**Assignment**
Restate the whole listing exactly, leaving nothing out.
+-------+
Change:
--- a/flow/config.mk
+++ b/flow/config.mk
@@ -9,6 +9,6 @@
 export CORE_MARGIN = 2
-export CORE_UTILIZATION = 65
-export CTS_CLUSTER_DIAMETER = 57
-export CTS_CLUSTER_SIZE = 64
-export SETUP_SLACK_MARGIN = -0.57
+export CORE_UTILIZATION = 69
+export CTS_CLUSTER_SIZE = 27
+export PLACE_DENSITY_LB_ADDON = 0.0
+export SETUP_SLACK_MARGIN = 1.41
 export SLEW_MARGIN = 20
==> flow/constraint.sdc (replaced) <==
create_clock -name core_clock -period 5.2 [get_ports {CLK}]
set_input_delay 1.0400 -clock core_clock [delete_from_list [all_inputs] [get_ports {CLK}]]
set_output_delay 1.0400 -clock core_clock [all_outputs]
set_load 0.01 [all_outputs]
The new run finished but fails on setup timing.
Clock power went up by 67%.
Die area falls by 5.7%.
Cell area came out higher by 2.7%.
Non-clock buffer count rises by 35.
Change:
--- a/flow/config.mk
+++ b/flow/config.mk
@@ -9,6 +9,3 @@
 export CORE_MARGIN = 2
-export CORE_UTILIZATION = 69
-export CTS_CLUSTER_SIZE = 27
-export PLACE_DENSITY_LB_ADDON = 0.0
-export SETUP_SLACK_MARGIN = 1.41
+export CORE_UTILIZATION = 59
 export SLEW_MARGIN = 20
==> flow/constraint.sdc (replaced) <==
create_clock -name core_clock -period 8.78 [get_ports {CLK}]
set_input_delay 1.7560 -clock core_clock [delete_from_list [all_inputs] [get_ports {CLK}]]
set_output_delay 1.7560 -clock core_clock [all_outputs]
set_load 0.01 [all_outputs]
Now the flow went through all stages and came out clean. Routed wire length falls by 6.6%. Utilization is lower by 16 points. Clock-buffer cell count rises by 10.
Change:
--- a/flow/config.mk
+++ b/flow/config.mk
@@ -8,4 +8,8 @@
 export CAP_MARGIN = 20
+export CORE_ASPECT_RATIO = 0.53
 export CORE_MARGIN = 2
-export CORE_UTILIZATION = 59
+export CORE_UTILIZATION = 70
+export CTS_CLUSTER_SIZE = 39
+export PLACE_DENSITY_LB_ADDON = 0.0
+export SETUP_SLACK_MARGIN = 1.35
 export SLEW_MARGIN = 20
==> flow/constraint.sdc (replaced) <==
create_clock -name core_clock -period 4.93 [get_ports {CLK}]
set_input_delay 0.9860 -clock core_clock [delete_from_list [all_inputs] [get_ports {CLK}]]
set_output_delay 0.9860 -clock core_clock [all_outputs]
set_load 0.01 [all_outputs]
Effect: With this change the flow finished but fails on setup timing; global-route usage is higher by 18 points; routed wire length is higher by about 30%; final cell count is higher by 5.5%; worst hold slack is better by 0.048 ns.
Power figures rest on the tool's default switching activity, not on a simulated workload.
+-------+
**Finished exercise**
Change:
--- a/flow/config.mk
+++ b/flow/config.mk
@@ -9,6 +9,6 @@
 export CORE_MARGIN = 2
-export CORE_UTILIZATION = 65
-export CTS_CLUSTER_DIAMETER = 57
-export CTS_CLUSTER_SIZE = 64
-export SETUP_SLACK_MARGIN = -0.57
+export CORE_UTILIZATION = 69
+export CTS_CLUSTER_SIZE = 27
+export PLACE_DENSITY_LB_ADDON = 0.0
+export SETUP_SLACK_MARGIN = 1.41
 export SLEW_MARGIN = 20
==> flow/constraint.sdc (replaced) <==
create_clock -name core_clock -period 5.2 [get_ports {CLK}]
set_input_delay 1.0400 -clock core_clock [delete_from_list [all_inputs] [get_ports {CLK}]]
set_output_delay 1.0400 -clock core_clock [all_outputs]
set_load 0.01 [all_outputs]
The new run finished but fails on setup timing.
Clock power went up by 67%.
Die area falls by 5.7%.
Cell area came out higher by 2.7%.
Non-clock buffer count rises by 35.
Change:
--- a/flow/config.mk
+++ b/flow/config.mk
@@ -9,6 +9,3 @@
 export CORE_MARGIN = 2
-export CORE_UTILIZATION = 69
-export CTS_CLUSTER_SIZE = 27
-export PLACE_DENSITY_LB_ADDON = 0.0
-export SETUP_SLACK_MARGIN = 1.41
+export CORE_UTILIZATION = 59
 export SLEW_MARGIN = 20
==> flow/constraint.sdc (replaced) <==
create_clock -name core_clock -period 8.78 [get_ports {CLK}]
set_input_delay 1.7560 -clock core_clock [delete_from_list [all_inputs] [get_ports {CLK}]]
set_output_delay 1.7560 -clock core_clock [all_outputs]
set_load 0.01 [all_outputs]
Now the flow went through all stages and came out clean. Routed wire length falls by 6.6%. Utilization is lower by 16 points. Clock-buffer cell count rises by 10.
Change:
--- a/flow/config.mk
+++ b/flow/config.mk
@@ -8,4 +8,8 @@
 export CAP_MARGIN = 20
+export CORE_ASPECT_RATIO = 0.53
 export CORE_MARGIN = 2
-export CORE_UTILIZATION = 59
+export CORE_UTILIZATION = 70
+export CTS_CLUSTER_SIZE = 39
+export PLACE_DENSITY_LB_ADDON = 0.0
+export SETUP_SLACK_MARGIN = 1.35
 export SLEW_MARGIN = 20
==> flow/constraint.sdc (replaced) <==
create_clock -name core_clock -period 4.93 [get_ports {CLK}]
set_input_delay 0.9860 -clock core_clock [delete_from_list [all_inputs] [get_ports {CLK}]]
set_output_delay 0.9860 -clock core_clock [all_outputs]
set_load 0.01 [all_outputs]
Effect: With this change the flow finished but fails on setup timing; global-route usage is higher by 18 points; routed wire length is higher by about 30%; final cell count is higher by 5.5%; worst hold slack is better by 0.048 ns.
Power figures rest on the tool's default switching activity, not on a simulated workload.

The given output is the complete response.